Rotational Media Support
As SSDs are yet to be a commercially viable replacement to HDDs in terms of raw capacity, after over a decade since the release of NVMe 1.0, NVMe 2.0 is here to optimise spinning disks.
- Spindown (Spindle Operational Power State ON → OFF)
- Spinup (Spindle Operational Power State OFF → ON
- With Media - Commands can be processed; initialized and attached Namespaces and media are ready
- Independent of Media - Controller may be ready before namespaces and media are initialized and attached
- Domain ID
- Endurance Group Capacities - Total (TEGCAP), Unallocated (UEGCAP)

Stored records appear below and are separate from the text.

File: config.mk
export PLATFORM = sky130hd
export DESIGN_NAME = timeout_counter
export DESIGN_NICKNAME = d
export VERILOG_FILES = /design/src/rtl/test_result_monitor_timeout_counter.sv
export SDC_FILE = /design/constraint.sdc
export NUM_CORES = 1
export LEC_CHECK = 0
export BUFFER_PORTS_ARGS = -buffer_cell sky130_fd_sc_hd__buf_2
export CAP_MARGIN = 20
export CORE_MARGIN = 2
export CORE_UTILIZATION = 29
export CTS_BUF_LIST = sky130_fd_sc_hd__clkbuf_16
export DETAILED_ROUTE_END_ITERATION = 8
export SLEW_MARGIN = 10
export SYNTH_ARGS = -nofsm -noshare
export SYNTH_HDL_FRONTEND = slang
export SYNTH_SLANG_ARGS = --single-unit
File: constraint.sdc
create_clock -name ph2 -period 1.68 [get_ports ph2]
set_input_delay 0.084 -clock ph2 [delete_from_list [all_inputs] [get_ports ph2]]
set_output_delay 0.084 -clock ph2 [all_outputs]
set_load 0.02 [all_outputs]
**config.mk**
```make
export PLATFORM = sky130hd
export DESIGN_NAME = pacman_game_ctrl
export DESIGN_NICKNAME = d
export VERILOG_FILES = /design/src/rtl/pacman_pkg.sv /design/src/rtl/step_timer.sv /design/src/rtl/pacman_game_ctrl.sv
export SDC_FILE = /design/constraint.sdc
export NUM_CORES = 1
export LEC_CHECK = 0
export CORE_MARGIN = 2
export CORE_UTILIZATION = 48
export DETAILED_ROUTE_END_ITERATION = 16
export GPL_ROUTABILITY_DRIVEN = 0
export PLACE_DENSITY = 0.72
export SLEW_MARGIN = 5
export SYNTH_ARGS = -nofsm -noshare
export SYNTH_HDL_FRONTEND = slang
export SYNTH_SLANG_ARGS = --single-unit
```
**constraint.sdc**
```tcl
create_clock -name CLOCK_50 -period 2.5 [get_ports CLOCK_50]
set_clock_uncertainty 0.1 [all_clocks]
set_input_delay 0.5 -clock CLOCK_50 [delete_from_list [all_inputs] [get_ports CLOCK_50]]
set_output_delay 0.5 -clock CLOCK_50 [all_outputs]
set_load 0.1 [all_outputs]
```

- Endurance Estimate - Remaining lifetime TBW
- Host Commands - Endurance Group Controller Read/Writes
- Capacity - spare %, spare threshold %, used %
- Data Units - Bytes Read/Written
- Media Units - Bytes Written
- Media/Data Integrity Errors - uncorrectable ECC, CRC checksum failure, LBA tag mismatch
- Error Information Log Entry Count
- Nominal Rotational Speed (RPM)
- Spinup Count (Operational Power State OFF → ON, Lifetime Total Successful)
- Failed Spinup Count (Operational Power State ON → OFF, Lifetime Total Failed)
- Number of Actuators
- Load Count (Actuator Operational State OFF → ON, Life Total Successful)

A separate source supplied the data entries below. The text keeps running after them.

<file path="src/rtl/mem_interface_if.sv">
// Bus, memory and handshake signals between the LC-3 datapath/control
// logic and the memory interface block. The slave view belongs to
// mem_interface. The master view belongs to whoever drives the bus and
// requests, and services the memory.
interface mem_interface_if;
    logic [15:0] bus_in;
    logic        LD_MAR;
    logic        LD_MDR;
    logic        MIO_EN;
    logic        MEM_RD;
    logic        MEM_WR;
    logic [15:0] mem_rdata;
    logic [15:0] MAR;
    logic [15:0] MDR;
    logic        R;
    logic [15:0] mem_addr;
    logic [15:0] mem_wdata;
    logic        mem_en;
    logic        mem_we;

    modport slave (
        input  bus_in, LD_MAR, LD_MDR, MIO_EN, MEM_RD, MEM_WR, mem_rdata,
        output MAR, MDR, R, mem_addr, mem_wdata, mem_en, mem_we
    );

    modport master (
        output bus_in, LD_MAR, LD_MDR, MIO_EN, MEM_RD, MEM_WR, mem_rdata,
        input  MAR, MDR, R, mem_addr, mem_wdata, mem_en, mem_we
    );
endinterface

</file>
<file path="src/rtl/mem_interface.sv">
// LC-3 memory interface: captures the datapath bus into MAR/MDR and runs
// fixed-latency read/write cycles against on-chip memory. R tells the
// control FSM that the access has finished. R stays high until both
// requests drop, so a held request cannot retrigger an access.
module mem_interface #(
    parameter int WAIT_CYCLES = 2
) (
    input  logic            Clk,
    input  logic            Reset,
    mem_interface_if.slave  mif
);
    localparam int            CW       = $clog2(WAIT_CYCLES + 1);
    localparam logic [CW-1:0] LAST_CNT = CW'(WAIT_CYCLES - 1);
    localparam logic [CW-1:0] ONE_CNT  = CW'(1);
    localparam logic [CW-1:0] ZERO_CNT = CW'(0);

    typedef enum logic [1:0] {
        IDLE    = 2'd0,
        RD_WAIT = 2'd1,
        WR_WAIT = 2'd2,
        DONE    = 2'd3
    } state_t;

    state_t        state_r;
    state_t        state_s;
    logic [CW-1:0] cnt_r;
    logic [15:0]   mar_r;
    logic [15:0]   mdr_r;
    logic [15:0]   rdata_r;
    logic          last_s;
    logic          mem_en_s;
    logic          mem_we_s;
    logic          ready_s;

    assign last_s = (cnt_r == LAST_CNT);

    // State register; reset aborts any access in flight.
    always_ff @(posedge Clk) begin
        if (Reset) begin
            state_r <= IDLE;
        end else begin
            state_r <= state_s;
        end
    end

    // Next-state logic: write has priority over read, and DONE waits for both requests to drop.
    always_comb begin
        state_s = state_r;
        case (state_r)
            IDLE: begin
                if (mif.MEM_WR) begin
                    state_s = WR_WAIT;
                end else if (mif.MEM_RD) begin
                    state_s = RD_WAIT;
                end else begin
                    state_s = IDLE;
                end
            end
            RD_WAIT: begin
                if (last_s) begin
                    state_s = DONE;
                end else begin
                    state_s = RD_WAIT;
                end
            end
            WR_WAIT: begin
                if (last_s) begin
                    state_s = DONE;
                end else begin
                    state_s = WR_WAIT;
                end
            end
            DONE: begin
                if (!mif.MEM_RD && !mif.MEM_WR) begin
                    state_s = IDLE;
                end else begin
                    state_s = DONE;
                end
            end
            default: begin
                state_s = IDLE;
            end
        endcase
    end

    // Moore output decode; the outputs depend only on the state register.
    always_comb begin
        mem_en_s = 1'b0;
        mem_we_s = 1'b0;
        ready_s  = 1'b0;
        case (state_r)
            IDLE: begin
                mem_en_s = 1'b0;
            end
            RD_WAIT: begin
                mem_en_s = 1'b1;
            end
            WR_WAIT: begin
                mem_en_s = 1'b1;
                mem_we_s = 1'b1;
            end
            DONE: begin
                ready_s = 1'b1;
            end
            default: begin
                ready_s = 1'b0;
            end
        endcase
    end

    // Wait counter: IDLE holds it at zero so every access starts counting from zero.
    always_ff @(posedge Clk) begin
        if (Reset) begin
            cnt_r <= ZERO_CNT;
        end else begin
            case (state_r)
                RD_WAIT, WR_WAIT: cnt_r <= cnt_r + ONE_CNT;
                default:          cnt_r <= ZERO_CNT;
            endcase
        end
    end

    // Datapath registers: read-data capture on the last read cycle, and MAR/MDR loads frozen while memory uses them.
    always_ff @(posedge Clk) begin
        if (Reset) begin
            rdata_r <= 16'h0000;
            mar_r   <= 16'h0000;
            mdr_r   <= 16'h0000;
        end else begin
            if ((state_r == RD_WAIT) && last_s) begin
                rdata_r <= mif.mem_rdata;
            end
            if (mif.LD_MAR && (state_r != RD_WAIT) && (state_r != WR_WAIT)) begin
                mar_r <= mif.bus_in;
            end
            if (mif.LD_MDR && (state_r != WR_WAIT)) begin
                mdr_r <= mif.MIO_EN ? rdata_r : mif.bus_in;
            end
        end
    end

    assign mif.MAR       = mar_r;
    assign mif.MDR       = mdr_r;
    assign mif.mem_addr  = mar_r;
    assign mif.mem_wdata = mdr_r;
    assign mif.R         = ready_s;
    assign mif.mem_en    = mem_en_s;
    assign mif.mem_we    = mem_we_s;
endmodule

</file>
<file path="src/flat_wrapper.sv">
// flat-port wrapper written by rule: the top's interface ports become plain ports
module mem_interface_flat 
#(
    parameter int WAIT_CYCLES = 2
)
  (Clk, Reset, mif_bus_in, mif_LD_MAR, mif_LD_MDR, mif_MIO_EN, mif_MEM_RD, mif_MEM_WR, mif_mem_rdata, mif_MAR, mif_MDR, mif_R, mif_mem_addr, mif_mem_wdata, mif_mem_en, mif_mem_we);
  mem_interface_if mif_i ();
  input  logic Clk;
  input  logic Reset;
  input wire logic [$bits(mif_i.bus_in)-1:0] mif_bus_in;
  input wire logic [$bits(mif_i.LD_MAR)-1:0] mif_LD_MAR;
  input wire logic [$bits(mif_i.LD_MDR)-1:0] mif_LD_MDR;
  input wire logic [$bits(mif_i.MIO_EN)-1:0] mif_MIO_EN;
  input wire logic [$bits(mif_i.MEM_RD)-1:0] mif_MEM_RD;
  input wire logic [$bits(mif_i.MEM_WR)-1:0] mif_MEM_WR;
  input wire logic [$bits(mif_i.mem_rdata)-1:0] mif_mem_rdata;
  output wire logic [$bits(mif_i.MAR)-1:0] mif_MAR;
  output wire logic [$bits(mif_i.MDR)-1:0] mif_MDR;
  output wire logic [$bits(mif_i.R)-1:0] mif_R;
  output wire logic [$bits(mif_i.mem_addr)-1:0] mif_mem_addr;
  output wire logic [$bits(mif_i.mem_wdata)-1:0] mif_mem_wdata;
  output wire logic [$bits(mif_i.mem_en)-1:0] mif_mem_en;
  output wire logic [$bits(mif_i.mem_we)-1:0] mif_mem_we;
  assign mif_i.bus_in = mif_bus_in;
  assign mif_i.LD_MAR = mif_LD_MAR;
  assign mif_i.LD_MDR = mif_LD_MDR;
  assign mif_i.MIO_EN = mif_MIO_EN;
  assign mif_i.MEM_RD = mif_MEM_RD;
  assign mif_i.MEM_WR = mif_MEM_WR;
  assign mif_i.mem_rdata = mif_mem_rdata;
  assign mif_MAR = mif_i.MAR;
  assign mif_MDR = mif_i.MDR;
  assign mif_R = mif_i.R;
  assign mif_mem_addr = mif_i.mem_addr;
  assign mif_mem_wdata = mif_i.mem_wdata;
  assign mif_mem_en = mif_i.mem_en;
  assign mif_mem_we = mif_i.mem_we;
  mem_interface #(.WAIT_CYCLES(WAIT_CYCLES)) u_core (.Clk(Clk), .Reset(Reset), .mif(mif_i));
endmodule
</file>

- Failed Load Count (Actuator Operational State ON → OFF, Life Total Failed)
- Technical information regarding Namespaces, NVM Sets, and Endurance Groups, with a specific bit flag identifying whether the stored data is on rotational media
- All the operations and states required
1.5.50 - 1.5.55 - 1.5.56
3.5.3 - Controller Ready Modes During Initialization
5.16.1.10 - Endurance Group Information
5.16.1.22 - Rotational Media Information Log
5.17.2.8 - I/O Command Set Independent Identify Namespace data structure
5.27.1.22 - Spinup Control
8.20 - Rotational Media
Multiple Controller Support
Ensures drive failover between drives and multiple transceivers for a mixed interface system.

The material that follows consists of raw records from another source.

File: src/rtl/syn_fft_bfly.sv
// syn_fft_bfly - pipelined radix-2 DIT FFT butterfly
//
// Computes x0 = a + b*t and x1 = a - b*t on signed complex integer samples.
// Twiddles are signed fixed point with 8 fractional bits (256 == 1.0).
// Three register stages share one advance signal, so bubbles are carried
// through the pipe and backpressure stalls every stage at once.
//
// Optional feature macro: SYN_FFT_BFLY_SAT_EN
//   defined   : m (stage 2) and x0/x1 (stage 3) saturate; clamps set sticky ovf
//   undefined : all reductions wrap modulo 2^SAMPLE_W; ovf tied 0
//
// Ports:
//   clk, rst_n               clock, asynchronous active-low reset
//   in_vld / in_rdy          input beat handshake
//   a_re, a_im, b_re, b_im   butterfly operands (SAMPLE_W, two's complement)
//   t_re, t_im               twiddle (TWDL_W, 8 fractional bits)
//   out_vld / out_rdy        result handshake
//   x0_re, x0_im             a + b*t
//   x1_re, x1_im             a - b*t
//   ovf, ovf_clr             sticky saturation flag and its clear
module syn_fft_bfly #(
    parameter int SAMPLE_W = 16,
    parameter int TWDL_W   = 10
) (
    input  logic                       clk,
    input  logic                       rst_n,
    input  logic                       in_vld,
    output logic                       in_rdy,
    input  logic signed [SAMPLE_W-1:0] a_re,
    input  logic signed [SAMPLE_W-1:0] a_im,
    input  logic signed [SAMPLE_W-1:0] b_re,
    input  logic signed [SAMPLE_W-1:0] b_im,
    input  logic signed [TWDL_W-1:0]   t_re,
    input  logic signed [TWDL_W-1:0]   t_im,
    output logic                       out_vld,
    input  logic                       out_rdy,
    output logic signed [SAMPLE_W-1:0] x0_re,
    output logic signed [SAMPLE_W-1:0] x0_im,
    output logic signed [SAMPLE_W-1:0] x1_re,
    output logic signed [SAMPLE_W-1:0] x1_im,
    output logic                       ovf,
    input  logic                       ovf_clr
);

    localparam int PW  = SAMPLE_W + TWDL_W;
    localparam int FW  = PW + 1;
    localparam int SW1 = SAMPLE_W + 1;

    logic                       w_adv;
    logic                       r_v1, r_v2, r_v3;
    logic signed [PW-1:0]       r_pr, r_pi, r_qr, r_qi;
    logic signed [SAMPLE_W-1:0] r_a1_re, r_a1_im, r_a2_re, r_a2_im;
    logic signed [SAMPLE_W-1:0] r_m_re, r_m_im;
    logic signed [SAMPLE_W-1:0] r_x0_re, r_x0_im, r_x1_re, r_x1_im;

    // The whole pipe moves together whenever the output slot is empty or drained.
    assign w_adv   = !r_v3 || out_rdy;
    assign in_rdy  = w_adv;
    assign out_vld = r_v3;
    assign x0_re   = r_x0_re;
    assign x0_im   = r_x0_im;
    assign x1_re   = r_x1_re;
    assign x1_im   = r_x1_im;

    // Stage 1 operands are sign-extended to the full product width first so the
    // multiplies are exact.
    logic signed [PW-1:0] w_b_re_x, w_b_im_x, w_t_re_x, w_t_im_x;
    logic signed [PW-1:0] w_pr, w_pi, w_qr, w_qi;

    assign w_b_re_x = {{TWDL_W{b_re[SAMPLE_W-1]}}, b_re};
    assign w_b_im_x = {{TWDL_W{b_im[SAMPLE_W-1]}}, b_im};
    assign w_t_re_x = {{SAMPLE_W{t_re[TWDL_W-1]}}, t_re};
    assign w_t_im_x = {{SAMPLE_W{t_im[TWDL_W-1]}}, t_im};
    assign w_pr     = w_b_re_x * w_t_re_x;
    assign w_pi     = w_b_im_x * w_t_im_x;
    assign w_qr     = w_b_re_x * w_t_im_x;
    assign w_qi     = w_b_im_x * w_t_re_x;

    // Stage 1 register: partial products and the delayed a operand.
    always_ff @(posedge clk or negedge rst_n) begin
        if (!rst_n) begin
            r_v1    <= 1'b0;
            r_pr    <= '0;
            r_pi    <= '0;
            r_qr    <= '0;
            r_qi    <= '0;
            r_a1_re <= '0;
            r_a1_im <= '0;
        end else if (w_adv) begin
            r_v1    <= in_vld;
            r_pr    <= w_pr;
            r_pi    <= w_pi;
            r_qr    <= w_qr;
            r_qi    <= w_qi;
            r_a1_re <= a_re;
            r_a1_im <= a_im;
        end
    end

    // Division by 256 must truncate toward zero, so negative values get a
    // +255 bias before the arithmetic shift (a bare shift would floor).
    logic signed [FW-1:0] w_mre_full, w_mim_full, w_mre_adj, w_mim_adj;
    logic signed [FW-1:0] w_mre_div, w_mim_div;

    assign w_mre_full = {r_pr[PW-1], r_pr} - {r_pi[PW-1], r_pi};
    assign w_mim_full = {r_qr[PW-1], r_qr} + {r_qi[PW-1], r_qi};
    assign w_mre_adj  = w_mre_full[FW-1] ? w_mre_full + FW'(255) : w_mre_full;
    assign w_mim_adj  = w_mim_full[FW-1] ? w_mim_full + FW'(255) : w_mim_full;
    assign w_mre_div  = w_mre_adj >>> 8;
    assign w_mim_div  = w_mim_adj >>> 8;

    logic signed [SAMPLE_W-1:0] w_m_re, w_m_im;
    logic signed [SW1-1:0]      w_x0_re_full, w_x0_im_full, w_x1_re_full, w_x1_im_full;
    logic signed [SAMPLE_W-1:0] w_x0_re, w_x0_im, w_x1_re, w_x1_im;

    assign w_x0_re_full = {r_a2_re[SAMPLE_W-1], r_a2_re} + {r_m_re[SAMPLE_W-1], r_m_re};
    assign w_x0_im_full = {r_a2_im[SAMPLE_W-1], r_a2_im} + {r_m_im[SAMPLE_W-1], r_m_im};
    assign w_x1_re_full = {r_a2_re[SAMPLE_W-1], r_a2_re} - {r_m_re[SAMPLE_W-1], r_m_re};
    assign w_x1_im_full = {r_a2_im[SAMPLE_W-1], r_a2_im} - {r_m_im[SAMPLE_W-1], r_m_im};

`ifdef SYN_FFT_BFLY_SAT_EN
    localparam logic [SAMPLE_W-1:0] MAXV = {1'b0, {(SAMPLE_W-1){1'b1}}};
    localparam logic [SAMPLE_W-1:0] MINV = {1'b1, {(SAMPLE_W-1){1'b0}}};

    // A value fits in SAMPLE_W bits when every bit above the target sign bit
    // matches it.
    function automatic logic fitsM(input logic [FW-1:0] v);
        return (&v[FW-1:SAMPLE_W-1]) | ~(|v[FW-1:SAMPLE_W-1]);
    endfunction

    function automatic logic [SAMPLE_W-1:0] clampM(input logic [FW-1:0] v);
        if (fitsM(v)) return v[SAMPLE_W-1:0];
        return v[FW-1] ? MINV : MAXV;
    endfunction

    function automatic logic fitsS(input logic [SW1-1:0] v);
        return v[SW1-1] == v[SAMPLE_W-1];
    endfunction

    function automatic logic [SAMPLE_W-1:0] clampS(input logic [SW1-1:0] v);
        if (fitsS(v)) return v[SAMPLE_W-1:0];
        return v[SW1-1] ? MINV : MAXV;
    endfunction

    logic w_m_clip, w_x_clip, r_ovf;

    assign w_m_re   = clampM(w_mre_div);
    assign w_m_im   = clampM(w_mim_div);
    assign w_m_clip = !fitsM(w_mre_div) || !fitsM(w_mim_div);
    assign w_x0_re  = clampS(w_x0_re_full);
    assign w_x0_im  = clampS(w_x0_im_full);
    assign w_x1_re  = clampS(w_x1_re_full);
    assign w_x1_im  = clampS(w_x1_im_full);
    assign w_x_clip = !fitsS(w_x0_re_full) || !fitsS(w_x0_im_full) ||
                      !fitsS(w_x1_re_full) || !fitsS(w_x1_im_full);
    assign ovf      = r_ovf;

    // Only clamps on real beats that are actually moving count; the clear wins
    // over a same-cycle set.
    always_ff @(posedge clk or negedge rst_n) begin
        if (!rst_n) begin
            r_ovf <= 1'b0;
        end else if (ovf_clr) begin
            r_ovf <= 1'b0;
        end else if (w_adv && ((r_v1 && w_m_clip) || (r_v2 && w_x_clip))) begin
            r_ovf <= 1'b1;
        end
    end
`else
    logic w_unused;

    assign w_m_re   = w_mre_div[SAMPLE_W-1:0];
    assign w_m_im   = w_mim_div[SAMPLE_W-1:0];
    assign w_x0_re  = w_x0_re_full[SAMPLE_W-1:0];
    assign w_x0_im  = w_x0_im_full[SAMPLE_W-1:0];
    assign w_x1_re  = w_x1_re_full[SAMPLE_W-1:0];
    assign w_x1_im  = w_x1_im_full[SAMPLE_W-1:0];
    assign ovf      = 1'b0;
    // Bits discarded by wrapping, and the clear that has nothing to clear.
    assign w_unused = ^{ovf_clr, w_mre_div[FW-1:SAMPLE_W], w_mim_div[FW-1:SAMPLE_W],
                        w_x0_re_full[SAMPLE_W], w_x0_im_full[SAMPLE_W],
                        w_x1_re_full[SAMPLE_W], w_x1_im_full[SAMPLE_W]};
`endif

    // Stage 2 register: reduced twiddle product and a.
    always_ff @(posedge clk or negedge rst_n) begin
        if (!rst_n) begin
            r_v2    <= 1'b0;
            r_m_re  <= '0;
            r_m_im  <= '0;
            r_a2_re <= '0;
            r_a2_im <= '0;
        end else if (w_adv) begin
            r_v2    <= r_v1;
            r_m_re  <= w_m_re;
            r_m_im  <= w_m_im;
            r_a2_re <= r_a1_re;
            r_a2_im <= r_a1_im;
        end
    end

    // Stage 3 register: butterfly outputs, held while the consumer stalls.
    always_ff @(posedge clk or negedge rst_n) begin
        if (!rst_n) begin
            r_v3    <= 1'b0;
            r_x0_re <= '0;
            r_x0_im <= '0;
            r_x1_re <= '0;
            r_x1_im <= '0;
        end else if (w_adv) begin
            r_v3    <= r_v2;
            r_x0_re <= w_x0_re;
            r_x0_im <= w_x0_im;
            r_x1_re <= w_x1_re;
            r_x1_im <= w_x1_im;
        end
    end

endmodule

32-bit / 64-bit CRC Support
Further define different metadata or more specific information regarding drive and data protection.
Backwards Compatibility
Upgrade your system in stages, without having to commit to an entire overhaul of hardware.
Seagate Demo the First NVMe HDD
First shown at the OCP Experience Center summit in November 2021, the system demonstrated a full NVMe architecture utilising NVMe HDDs in a JBOD enclosure via an NVMe-oF networking switch.
The setup comprises less components, tri-band (NVMe, SAS, SATA) transceivers, native drivers, multi-actuator hard drive support, and a common management API - Redfish™.
Why support HDDs with NVMe?
The latest hard drive advancements have pushed the boundaries of magnetic media into the field of flash.
Seagate's latest top tier HDD, the EXOS MACH.2 2X18, is not only massive at 18 TB, but rapid with speeds of up to 524 MB/s, placing it in the top 20% of consumer SSDs. This extreme density is achieved through Heat-Assisted Magnetic Recording (HAMR), with multi-actuator platters to achieve the speed.
WD is also competing for the fastest and most dense drives, with their Microwave-Assisted Magnetic Recording (MAMR) - an evolution of HAMR. While the technology has promised exceptional results for over a decade, the tech has remained hypothetical in practice, with energy-assisted Perpendicular Magnetic Recording (ePMR) the tech of choice for WD's current and near-future Ultrastar DC HC line-ups.
Excluding Seagate's multi-actuator models, the discrepancy between the two manufacturers' flagship 20 TB enterprise drives is around 30MB/s Read/write speeds, but is important to note that Seagate's Exos X20 utilises CMR, while WD's Ultrastar DC HC650 utilises SMR.
As NVMe protocol logic is physically stored and executed by the controller on the device, to take advantage of NVMe 2.0, you'll need new drives.
However, as PCIe Gen3 buses support 1 GB/s per lane, and Gen4 buses support 2 GB/s per lane, there's plenty of bandwidth to saturate on current systems.